Department of Molecular Physiology and Biophysics,  University of Vermont, Burlington, VT

James C. Iatridis1

Professor and Director of Spine Research, Leni and Peter W. May Department of Orthopaedics,  Mount Sinai School of Medicine, New York, NYjames.iatrdis@mssm.edu


Corresponding author.

J Biomech Eng 133(8), 084502 (Sep 21, 2011) (6 pages) doi:10.1115/1.4004915 History: Received January 24, 2011; Accepted August 16, 2011; Published September 21, 2011; Online September 21, 2011

Extensive experimental work on the effects of penetrating annular injuries indicated that large injuries impact axial compressive properties of small animal intervertebral discs, yet there is some disagreement regarding the sensitivity of mechanical tests to small injury sizes. In order to understand the mechanism of injury size sensitivity, this study proposed a simple one dimensional model coupling elastic deformations in the annulus with fluid flow into and out of the nucleus through both porous boundaries and through a penetrating annular injury. The model was evaluated numerically in dynamic compression with parameters obtained by fitting the solution to experimental stress-relaxation data.
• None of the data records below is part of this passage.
`src/rtl/pipe_hazard_ctrl.sv`:
```
// pipe_hazard_ctrl: hazard and sequencing controller for the 5-stage pipeline.
// It produces the stall/flush controls for every pipeline register and the
// EX-stage forwarding selects. A RUN/WAIT/ERR FSM holds the pipeline during
// multi-cycle data-memory accesses and stops it for good if one times out.
// Optional build macro PIPE_HAZARD_STALLCNT_EN adds a saturating 32-bit
// StallCycles counter output.
module pipe_hazard_ctrl #(
   parameter int RA          = 4,
   parameter int MEM_TIMEOUT = 15
) (
   input  logic          CLK,
   input  logic          RST,
   input  logic [RA-1:0] RA1_D,
   input  logic [RA-1:0] RA2_D,
   input  logic [RA-1:0] RA1_E,
   input  logic [RA-1:0] RA2_E,
   input  logic [RA-1:0] A3_E,
   input  logic [RA-1:0] A3_M,
   input  logic [RA-1:0] A3_W,
   input  logic          RF_WE_M,
   input  logic          RF_WE_W,
   input  logic          WBSelect_E,
   input  logic          BranchTaken_E,
   input  logic          MemReq_M,
   input  logic          MemReady,
   output logic          StallF,
   output logic          StallD,
   output logic          StallE,
   output logic          StallM,
   output logic          FlushD,
   output logic          FlushE,
   output logic          FlushW,
   output logic [1:0]    FwdA_E,
   output logic [1:0]    FwdB_E,
   output logic          MemTimeout
`ifdef PIPE_HAZARD_STALLCNT_EN
   ,output logic [31:0]  StallCycles
`endif
);

   localparam int CW = $clog2(MEM_TIMEOUT + 1);
   localparam logic [CW-1:0] CNT_LAST = CW'(MEM_TIMEOUT - 1);
   localparam logic [RA-1:0] PC_REG   = '1;  // R15 holds the PC, never forwarded

   typedef enum logic [1:0] {
      ST_RUN  = 2'b00,
      ST_WAIT = 2'b01,
      ST_ERR  = 2'b10
   } state_t;

   state_t        state_r, state_nxt;
   logic [CW-1:0] cnt_r, cnt_nxt;
   logic          timeout_r;
   logic          freeze;
   logic          ldstall;

   // Forwarding select: the MEM-stage ALU result is younger than WB, so it wins.
   function automatic logic [1:0] fwd_sel(
      input logic [RA-1:0] src,
      input logic          we_m,
      input logic [RA-1:0] dst_m,
      input logic          we_w,
      input logic [RA-1:0] dst_w
   );
      if (we_m && (dst_m == src) && (dst_m != PC_REG)) begin
         fwd_sel = 2'b10;
      end else if (we_w && (dst_w == src) && (dst_w != PC_REG)) begin
         fwd_sel = 2'b01;
      end else begin
         fwd_sel = 2'b00;
      end
   endfunction

   // Memory wait FSM: next state, wait counter and the freeze term.
   always_comb begin
      state_nxt = state_r;
      cnt_nxt   = cnt_r;
      freeze    = 1'b0;
      case (state_r)
         ST_RUN: begin
            if (MemReq_M && !MemReady) begin
               freeze    = 1'b1;
               state_nxt = ST_WAIT;
               cnt_nxt   = CW'(1);
            end else begin
               cnt_nxt   = '0;
            end
         end
         ST_WAIT: begin
            freeze = !MemReady;
            if (MemReady) begin
               state_nxt = ST_RUN;
               cnt_nxt   = '0;
            end else if (cnt_r == CNT_LAST) begin
               state_nxt = ST_ERR;
            end else begin
               cnt_nxt   = cnt_r + CW'(1);
            end
         end
         ST_ERR: begin
            freeze = 1'b1;
         end
         default: begin
            state_nxt = ST_RUN;
            cnt_nxt   = '0;
         end
      endcase
   end

   // FSM state, wait counter and sticky timeout flag.
   always_ff @(posedge CLK or posedge RST) begin
      if (RST) begin
         state_r   <= ST_RUN;
         cnt_r     <= '0;
         timeout_r <= 1'b0;
      end else begin
         state_r   <= state_nxt;
         cnt_r     <= cnt_nxt;
         timeout_r <= timeout_r | (state_nxt == ST_ERR);
      end
   end

   assign ldstall    = WBSelect_E && ((A3_E == RA1_D) || (A3_E == RA2_D));
   assign MemTimeout = timeout_r;

   // Stall/flush priority: reset, then memory freeze, then branch, then load-use.
   always_comb begin
      StallF = 1'b0;
      StallD = 1'b0;
      StallE = 1'b0;
      StallM = 1'b0;
      FlushD = 1'b0;
      FlushE = 1'b0;
      FlushW = 1'b0;
      FwdA_E = 2'b00;
      FwdB_E = 2'b00;
      if (RST) begin
         FwdA_E = 2'b00;
      end else begin
         FwdA_E = fwd_sel(RA1_E, RF_WE_M, A3_M, RF_WE_W, A3_W);
         FwdB_E = fwd_sel(RA2_E, RF_WE_M, A3_M, RF_WE_W, A3_W);
         if (freeze) begin
            StallF = 1'b1;
            StallD = 1'b1;
            StallE = 1'b1;
            StallM = 1'b1;
            FlushW = 1'b1;
         end else if (BranchTaken_E) begin
            FlushD = 1'b1;
            FlushE = 1'b1;
         end else if (ldstall) begin
            StallF = 1'b1;
            StallD = 1'b1;
            FlushE = 1'b1;
         end else begin
            FlushW = 1'b0;
         end
      end
   end

`ifdef PIPE_HAZARD_STALLCNT_EN
   // Saturating count of cycles in which the PC was held.
   always_ff @(posedge CLK or posedge RST) begin
      if (RST) begin
         StallCycles <= 32'd0;
      end else if (StallF && (StallCycles != 32'hFFFF_FFFF)) begin
         StallCycles <= StallCycles + 32'd1;
      end else begin
         StallCycles <= StallCycles;
      end
   end
`endif

endmodule
```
The model predicted low sensitivity of mechanical changes to injury diameter at both small and large sizes (as measured by low and high ratios of injury diameter to annulus thickness), with a narrow range of high sensitivity in between. The size at which axial mechanics were most sensitive to injury size (i.e., critical injury size) increased with loading frequency. This study provides a quantitative hypothetical model of how penetrating annulus fibrosus injuries in discs with a gelatinous nucleus pulposus may alter disc mechanics by changing nucleus pulposus fluid pressurization through introduction of a new fluid transport pathway though the annulus. This model also explains how puncture-induced biomechanical changes depend on both injury size and test protocol.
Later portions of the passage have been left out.